Subject: Re: Motivating support contracts
From: Brian Bartholomew <>
Date: Tue, 15 Sep 1998 16:19:35 -0400

> A while back, a company called American Information Exchange looked
> into use crediting people's credit cards as a way to pay them.  It
> proves that this cannot be done.

Credit cards seem to want about 3% of a minimum transaction of $5.  I
was picturing an e-gold type offshore bank.  Money is transferred in
and out of the bank via credit cards (accepting their hit), and
sloshed around inside cheaply by the software vendor.

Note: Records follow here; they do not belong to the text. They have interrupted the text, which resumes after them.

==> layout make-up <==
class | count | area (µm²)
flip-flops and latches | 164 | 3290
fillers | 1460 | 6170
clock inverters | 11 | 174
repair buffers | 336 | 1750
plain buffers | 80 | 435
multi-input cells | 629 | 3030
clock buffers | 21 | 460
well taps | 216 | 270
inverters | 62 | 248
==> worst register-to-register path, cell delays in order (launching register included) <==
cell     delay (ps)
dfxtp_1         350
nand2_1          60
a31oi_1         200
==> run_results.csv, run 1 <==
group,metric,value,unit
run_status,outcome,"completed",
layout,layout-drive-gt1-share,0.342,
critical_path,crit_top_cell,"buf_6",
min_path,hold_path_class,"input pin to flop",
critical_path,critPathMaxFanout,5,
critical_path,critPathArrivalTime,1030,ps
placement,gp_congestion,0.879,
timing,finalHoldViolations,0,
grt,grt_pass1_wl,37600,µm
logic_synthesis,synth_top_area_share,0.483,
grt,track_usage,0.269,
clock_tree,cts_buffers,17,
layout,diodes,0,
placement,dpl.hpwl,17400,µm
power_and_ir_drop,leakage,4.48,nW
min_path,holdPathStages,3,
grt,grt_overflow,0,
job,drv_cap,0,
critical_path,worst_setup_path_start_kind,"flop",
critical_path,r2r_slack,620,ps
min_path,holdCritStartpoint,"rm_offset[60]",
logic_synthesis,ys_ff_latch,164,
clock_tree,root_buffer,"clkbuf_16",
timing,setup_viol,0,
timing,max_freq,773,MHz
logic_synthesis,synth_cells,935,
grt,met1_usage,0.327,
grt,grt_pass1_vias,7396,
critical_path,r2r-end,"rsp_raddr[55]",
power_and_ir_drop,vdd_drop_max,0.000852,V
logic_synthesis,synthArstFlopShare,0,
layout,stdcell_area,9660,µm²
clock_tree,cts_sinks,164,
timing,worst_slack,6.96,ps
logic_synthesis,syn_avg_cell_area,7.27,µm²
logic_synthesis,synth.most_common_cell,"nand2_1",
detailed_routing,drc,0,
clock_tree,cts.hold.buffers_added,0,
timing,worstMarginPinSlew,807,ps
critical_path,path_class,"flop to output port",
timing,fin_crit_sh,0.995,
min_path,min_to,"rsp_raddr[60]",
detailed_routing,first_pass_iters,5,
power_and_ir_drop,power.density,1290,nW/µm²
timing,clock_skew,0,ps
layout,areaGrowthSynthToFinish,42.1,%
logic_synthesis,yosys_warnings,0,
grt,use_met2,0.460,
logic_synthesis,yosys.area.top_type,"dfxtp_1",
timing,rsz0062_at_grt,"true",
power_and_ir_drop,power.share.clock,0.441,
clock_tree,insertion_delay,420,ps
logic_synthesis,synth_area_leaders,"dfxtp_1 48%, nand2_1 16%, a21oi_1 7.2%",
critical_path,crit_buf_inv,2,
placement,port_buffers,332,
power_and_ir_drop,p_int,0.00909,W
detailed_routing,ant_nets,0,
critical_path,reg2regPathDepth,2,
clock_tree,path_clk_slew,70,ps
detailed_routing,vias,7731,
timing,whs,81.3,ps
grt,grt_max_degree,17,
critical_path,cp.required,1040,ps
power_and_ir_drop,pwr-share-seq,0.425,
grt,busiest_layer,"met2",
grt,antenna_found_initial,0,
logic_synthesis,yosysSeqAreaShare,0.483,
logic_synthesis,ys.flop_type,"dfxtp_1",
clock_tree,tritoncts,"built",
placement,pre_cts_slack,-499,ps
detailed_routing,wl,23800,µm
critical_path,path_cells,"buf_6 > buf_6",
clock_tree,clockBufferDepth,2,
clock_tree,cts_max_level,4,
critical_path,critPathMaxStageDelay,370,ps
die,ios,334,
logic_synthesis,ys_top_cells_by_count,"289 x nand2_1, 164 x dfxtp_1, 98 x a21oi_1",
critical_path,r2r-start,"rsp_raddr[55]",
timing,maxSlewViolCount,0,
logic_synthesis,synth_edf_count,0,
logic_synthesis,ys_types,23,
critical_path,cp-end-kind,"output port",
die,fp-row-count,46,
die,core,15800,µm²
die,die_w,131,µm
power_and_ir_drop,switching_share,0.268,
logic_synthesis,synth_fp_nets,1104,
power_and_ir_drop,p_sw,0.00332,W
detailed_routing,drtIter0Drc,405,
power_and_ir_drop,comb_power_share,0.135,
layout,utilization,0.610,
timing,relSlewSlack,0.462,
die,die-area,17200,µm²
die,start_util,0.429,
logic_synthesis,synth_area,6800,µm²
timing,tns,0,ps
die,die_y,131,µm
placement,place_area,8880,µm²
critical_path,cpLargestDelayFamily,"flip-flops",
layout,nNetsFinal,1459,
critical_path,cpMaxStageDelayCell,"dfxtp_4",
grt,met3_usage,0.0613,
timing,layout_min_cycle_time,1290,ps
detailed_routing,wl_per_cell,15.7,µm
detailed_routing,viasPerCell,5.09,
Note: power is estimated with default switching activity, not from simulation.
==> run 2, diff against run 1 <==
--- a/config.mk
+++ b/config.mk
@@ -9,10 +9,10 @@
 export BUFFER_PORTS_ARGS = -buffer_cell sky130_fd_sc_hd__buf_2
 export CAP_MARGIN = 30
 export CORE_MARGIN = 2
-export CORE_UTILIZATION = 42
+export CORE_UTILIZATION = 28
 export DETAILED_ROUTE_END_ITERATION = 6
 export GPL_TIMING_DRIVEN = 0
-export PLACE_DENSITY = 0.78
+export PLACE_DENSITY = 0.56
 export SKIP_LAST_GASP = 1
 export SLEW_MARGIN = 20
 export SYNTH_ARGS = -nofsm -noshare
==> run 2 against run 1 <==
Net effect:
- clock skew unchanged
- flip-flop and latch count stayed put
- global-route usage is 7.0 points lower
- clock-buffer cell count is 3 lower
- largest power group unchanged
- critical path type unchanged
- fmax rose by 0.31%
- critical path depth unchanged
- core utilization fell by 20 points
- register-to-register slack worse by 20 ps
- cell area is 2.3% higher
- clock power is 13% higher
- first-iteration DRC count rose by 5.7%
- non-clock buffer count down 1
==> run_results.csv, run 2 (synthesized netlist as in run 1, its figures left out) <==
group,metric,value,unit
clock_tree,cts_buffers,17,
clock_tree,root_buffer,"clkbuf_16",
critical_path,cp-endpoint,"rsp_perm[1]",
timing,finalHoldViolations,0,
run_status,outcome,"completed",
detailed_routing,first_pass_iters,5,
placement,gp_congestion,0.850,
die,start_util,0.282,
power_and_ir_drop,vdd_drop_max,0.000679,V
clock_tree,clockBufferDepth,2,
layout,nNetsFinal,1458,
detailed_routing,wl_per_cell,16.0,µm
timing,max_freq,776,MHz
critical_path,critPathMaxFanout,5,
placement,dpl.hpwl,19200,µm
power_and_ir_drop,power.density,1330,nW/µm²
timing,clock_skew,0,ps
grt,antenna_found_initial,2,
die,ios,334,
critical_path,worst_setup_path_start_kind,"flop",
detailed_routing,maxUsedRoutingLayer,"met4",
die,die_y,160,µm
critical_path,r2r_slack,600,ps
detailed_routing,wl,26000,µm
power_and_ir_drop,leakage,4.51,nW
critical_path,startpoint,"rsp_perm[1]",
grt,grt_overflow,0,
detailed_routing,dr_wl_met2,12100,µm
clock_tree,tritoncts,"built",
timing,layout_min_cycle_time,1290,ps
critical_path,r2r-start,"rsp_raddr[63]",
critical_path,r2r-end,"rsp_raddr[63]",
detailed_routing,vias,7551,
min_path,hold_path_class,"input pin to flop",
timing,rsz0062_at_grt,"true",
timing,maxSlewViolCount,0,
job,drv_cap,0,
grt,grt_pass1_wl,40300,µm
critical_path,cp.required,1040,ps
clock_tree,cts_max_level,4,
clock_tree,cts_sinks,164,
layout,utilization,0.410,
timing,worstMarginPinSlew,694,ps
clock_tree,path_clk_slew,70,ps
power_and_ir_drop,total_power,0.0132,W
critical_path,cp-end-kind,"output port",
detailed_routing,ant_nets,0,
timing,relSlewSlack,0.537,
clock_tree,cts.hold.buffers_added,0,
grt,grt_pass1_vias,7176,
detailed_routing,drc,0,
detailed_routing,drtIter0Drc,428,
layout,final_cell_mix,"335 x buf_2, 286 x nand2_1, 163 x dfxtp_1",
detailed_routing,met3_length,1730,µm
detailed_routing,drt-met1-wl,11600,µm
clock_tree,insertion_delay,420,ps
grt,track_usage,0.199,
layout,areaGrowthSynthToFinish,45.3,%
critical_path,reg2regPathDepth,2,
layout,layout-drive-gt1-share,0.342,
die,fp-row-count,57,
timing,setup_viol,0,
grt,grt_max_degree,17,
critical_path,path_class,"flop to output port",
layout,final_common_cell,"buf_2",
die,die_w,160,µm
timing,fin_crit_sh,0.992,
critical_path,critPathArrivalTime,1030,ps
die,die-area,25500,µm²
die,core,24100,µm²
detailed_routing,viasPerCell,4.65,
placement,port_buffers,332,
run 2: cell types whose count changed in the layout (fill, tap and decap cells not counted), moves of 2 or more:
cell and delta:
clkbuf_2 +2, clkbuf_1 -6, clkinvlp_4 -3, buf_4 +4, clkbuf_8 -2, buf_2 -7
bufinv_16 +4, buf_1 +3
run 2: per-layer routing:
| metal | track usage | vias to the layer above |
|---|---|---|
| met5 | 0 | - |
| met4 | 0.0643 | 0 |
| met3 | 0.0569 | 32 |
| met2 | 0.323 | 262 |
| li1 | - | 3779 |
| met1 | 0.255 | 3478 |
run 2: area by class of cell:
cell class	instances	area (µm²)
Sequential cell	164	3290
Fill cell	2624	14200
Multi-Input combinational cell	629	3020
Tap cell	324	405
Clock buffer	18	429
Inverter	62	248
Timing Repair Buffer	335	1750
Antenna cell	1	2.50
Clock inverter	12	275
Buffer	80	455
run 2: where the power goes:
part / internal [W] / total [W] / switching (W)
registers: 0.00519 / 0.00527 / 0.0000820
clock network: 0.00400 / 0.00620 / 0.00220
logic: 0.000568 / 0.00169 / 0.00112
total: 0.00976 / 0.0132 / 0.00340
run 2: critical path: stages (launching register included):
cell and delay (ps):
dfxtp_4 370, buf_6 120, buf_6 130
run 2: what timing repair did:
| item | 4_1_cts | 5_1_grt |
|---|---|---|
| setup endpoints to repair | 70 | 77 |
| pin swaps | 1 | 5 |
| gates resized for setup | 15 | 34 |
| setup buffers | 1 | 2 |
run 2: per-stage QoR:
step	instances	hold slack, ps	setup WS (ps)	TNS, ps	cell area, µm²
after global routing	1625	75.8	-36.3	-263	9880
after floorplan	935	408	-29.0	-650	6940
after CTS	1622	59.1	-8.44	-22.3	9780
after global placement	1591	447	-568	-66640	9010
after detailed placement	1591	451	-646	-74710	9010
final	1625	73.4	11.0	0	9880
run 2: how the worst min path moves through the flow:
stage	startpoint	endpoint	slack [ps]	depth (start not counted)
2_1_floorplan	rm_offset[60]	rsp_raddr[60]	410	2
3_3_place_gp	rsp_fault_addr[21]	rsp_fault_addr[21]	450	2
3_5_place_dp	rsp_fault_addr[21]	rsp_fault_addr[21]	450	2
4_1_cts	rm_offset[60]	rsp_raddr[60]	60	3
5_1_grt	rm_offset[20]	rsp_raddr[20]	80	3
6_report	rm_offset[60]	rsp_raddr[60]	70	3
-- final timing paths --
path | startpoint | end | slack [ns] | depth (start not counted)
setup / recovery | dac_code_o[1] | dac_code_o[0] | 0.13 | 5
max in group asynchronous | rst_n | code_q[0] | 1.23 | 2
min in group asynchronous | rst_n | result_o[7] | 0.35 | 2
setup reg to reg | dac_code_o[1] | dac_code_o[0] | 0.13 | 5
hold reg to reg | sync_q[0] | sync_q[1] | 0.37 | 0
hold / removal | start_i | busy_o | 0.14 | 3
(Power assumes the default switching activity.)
### config.mk
export PLATFORM = sky130hd
export DESIGN_NAME = prg_bank_mapper
export DESIGN_NICKNAME = d
export VERILOG_FILES = /design/src/rtl/prg_bank_mapper.sv
export SDC_FILE = /design/constraint.sdc
export NUM_CORES = 1
export LEC_CHECK = 0
export ABC_CLOCK_PERIOD_IN_PS = 1800
export CORE_ASPECT_RATIO = 0.9
export CORE_MARGIN = 2
export CORE_UTILIZATION = 43
export DETAILED_ROUTE_END_ITERATION = 12
export GPL_TIMING_DRIVEN = 0
export PLACE_DENSITY = 0.79
export RECOVER_POWER = 100
export SETUP_SLACK_MARGIN = 0.2
export SKIP_CTS_REPAIR_TIMING = 1
export SLEW_MARGIN = 0
export SYNTH_ARGS = -nofsm -noshare
export SYNTH_HDL_FRONTEND = slang
export SYNTH_SLANG_ARGS = --single-unit
### constraint.sdc
create_clock -name clk -period 1.8 [get_ports clk]
set_input_delay 0.36 -clock clk [delete_from_list [all_inputs] [get_ports clk]]
set_output_delay 0.36 -clock clk [all_outputs]
set_load 0.05 [all_outputs]
===== config.mk =====
export PLATFORM = sky130hd
export DESIGN_NAME = codec_cmd_master
export DESIGN_NICKNAME = d
export VERILOG_FILES = /design/src/rtl/ccm_pkg.sv /design/src/rtl/ccm_frame_timer.sv /design/src/rtl/ccm_tx_shift.sv /design/src/rtl/ccm_rx_capture.sv /design/src/rtl/codec_cmd_master.sv
export SDC_FILE = /design/constraint.sdc
export NUM_CORES = 1
export LEC_CHECK = 0
export ABC_AREA = 0
export BUFFER_PORTS_ARGS = -buffer_cell sky130_fd_sc_hd__buf_2
export CAP_MARGIN = 40
export CELL_PAD_IN_SITES_DETAIL_PLACEMENT = 0
export CELL_PAD_IN_SITES_GLOBAL_PLACEMENT = 1
export CORE_MARGIN = 3
export CORE_UTILIZATION = 30
export DETAILED_ROUTE_END_ITERATION = 10
export HOLD_SLACK_MARGIN = 0.08
export PLACE_DENSITY = 0.7
export SLEW_MARGIN = 10
export SYNTH_ARGS = -nofsm -noshare
export SYNTH_HDL_FRONTEND = slang
export SYNTH_SLANG_ARGS = --single-unit

===== constraint.sdc =====
create_clock -name clk -period 3.1 [get_ports clk]
set_input_delay 0.155 -clock clk [delete_from_list [all_inputs] [get_ports clk]]
set_output_delay 0.155 -clock clk [all_outputs]
set_load 0.02 [all_outputs]
$ cat config.mk
export PLATFORM = sky130hd
export DESIGN_NAME = serbus_master_seq
export DESIGN_NICKNAME = d
export VERILOG_FILES = /design/src/rtl/serbus_master_seq_pkg.sv /design/src/rtl/serbus_data_reg.sv /design/src/rtl/serbus_status.sv /design/src/rtl/serbus_seq_fsm.sv /design/src/rtl/serbus_master_seq.sv
export SDC_FILE = /design/constraint.sdc
export NUM_CORES = 1
export LEC_CHECK = 0
export BUFFER_PORTS_ARGS = -buffer_cell sky130_fd_sc_hd__buf_2
export CAP_MARGIN = 20
export CORE_ASPECT_RATIO = 1.25
export CORE_MARGIN = 1
export CORE_UTILIZATION = 33
export DETAILED_ROUTE_END_ITERATION = 10
export SLEW_MARGIN = 20
export SYNTH_ARGS = -nofsm -noshare
export SYNTH_HDL_FRONTEND = slang
export SYNTH_HIERARCHICAL = 1
export SYNTH_SLANG_ARGS = --single-unit
export TNS_END_PERCENT = 50
$ cat constraint.sdc
create_clock -name clk -period 6.8 [get_ports clk]
set_input_delay 0.68 -clock clk [delete_from_list [all_inputs] [get_ports clk]]
set_output_delay 0.68 -clock clk [all_outputs]
set_load 0.01 [all_outputs]
$ cat src/rtl/serbus_master_seq_pkg.sv
package serbus_master_seq_pkg;
    typedef enum logic [4:0] {
        S_IDLE, S_START, S_BCAST,
        S_MADR, S_MPAR,
        S_SADR, S_SPAR, S_SACK,
        S_CTRL, S_CPAR, S_CACK,
        S_LEN,  S_LPAR, S_LACK,
        S_DATA, S_DPAR, S_DACK
    } seq_state_t;
endpackage

$ cat src/rtl/serbus_data_reg.sv
module serbus_data_reg #(
    parameter int DW = 8
) (
    input  logic          clk,
    input  logic          rst_n,
    input  logic          wr,
    input  logic [DW-1:0] wdata,
    input  logic          take,
    output logic [DW-1:0] q,
    output logic          full
);
    always_ff @(posedge clk or negedge rst_n) begin
        if (!rst_n) begin
            q    <= '0;
            full <= 1'b0;
        end else if (wr) begin
            q    <= wdata;
            full <= 1'b1;
        end else if (take) begin
            full <= 1'b0;
        end
    end

    // the sequencer never takes a byte from an empty register
    p_take_needs_full_r11: assert property (@(posedge clk) disable iff (!rst_n)
        take |-> full);
    // a taken byte leaves the register empty until refilled
    p_take_empties_r8: assert property (@(posedge clk) disable iff (!rst_n)
        (take && !wr) |=> !full);
endmodule

$ cat src/rtl/serbus_status.sv
module serbus_status (
    input  logic clk,
    input  logic rst_n,
    input  logic clr,
    input  logic ev_addr,
    input  logic ev_end,
    input  logic ev_nack,
    input  logic ev_under,
    input  logic ev_lost,
    input  logic ev_dreq,
    output logic st_done,
    output logic st_nack,
    output logic st_under,
    output logic st_lost,
    output logic irq_stat,
    output logic irq_dreq
);
    always_ff @(posedge clk or negedge rst_n) begin
        if (!rst_n) begin
            st_done  <= 1'b0;
            st_nack  <= 1'b0;
            st_under <= 1'b0;
            st_lost  <= 1'b0;
            irq_stat <= 1'b0;
            irq_dreq <= 1'b0;
        end else begin
            st_done  <= (st_done  & ~clr) | ev_end;
            st_nack  <= (st_nack  & ~clr) | ev_nack;
            st_under <= (st_under & ~clr) | ev_under;
            st_lost  <= (st_lost  & ~clr) | ev_lost;
            irq_stat <= ev_addr | ev_end | ev_nack | ev_under | ev_lost;
            irq_dreq <= ev_dreq;
        end
    end

    // flags hold until cleared
    p_sticky_r13: assert property (@(posedge clk) disable iff (!rst_n)
        (st_done && !clr) |=> st_done);
    // completion flag arrives together with a status pulse
    p_done_irq_r9: assert property (@(posedge clk) disable iff (!rst_n)
        $rose(st_done) |-> irq_stat);
    // status interrupt is a single-cycle pulse
    p_stat_pulse_r6: assert property (@(posedge clk) disable iff (!rst_n)
        irq_stat |=> !irq_stat);
endmodule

> might be neat if people could 'buy in' to some product, at a set
> price, and depending on the quantity sold, get refunds?  That way
> they would have an incentive to get their friends to pay money for
> it...

That's what I was thinking.  Again, the software is proprietary for a
year or two before it's GPL'ed, to limit the free-rider problem.
Imagine a piece of software that cost $1M (including profit) to make,
and is expected to sell between 1K and 10M copies.  Once you have 10K
customers in the pool and the software costs $100, you're home free.
But those early customers are hard -- customer #1 has to pay $1M,
which makes him an investor, not a customer.  Perhaps the vendor sells
early copies at a below-recovery price, and fills the pool with later
above-recovery prices.  Or perhaps early customers need to be
motivated by a share in the profits.  Perhaps the profit margin is
allowed to rise as an incentive if the software sells 10M copies.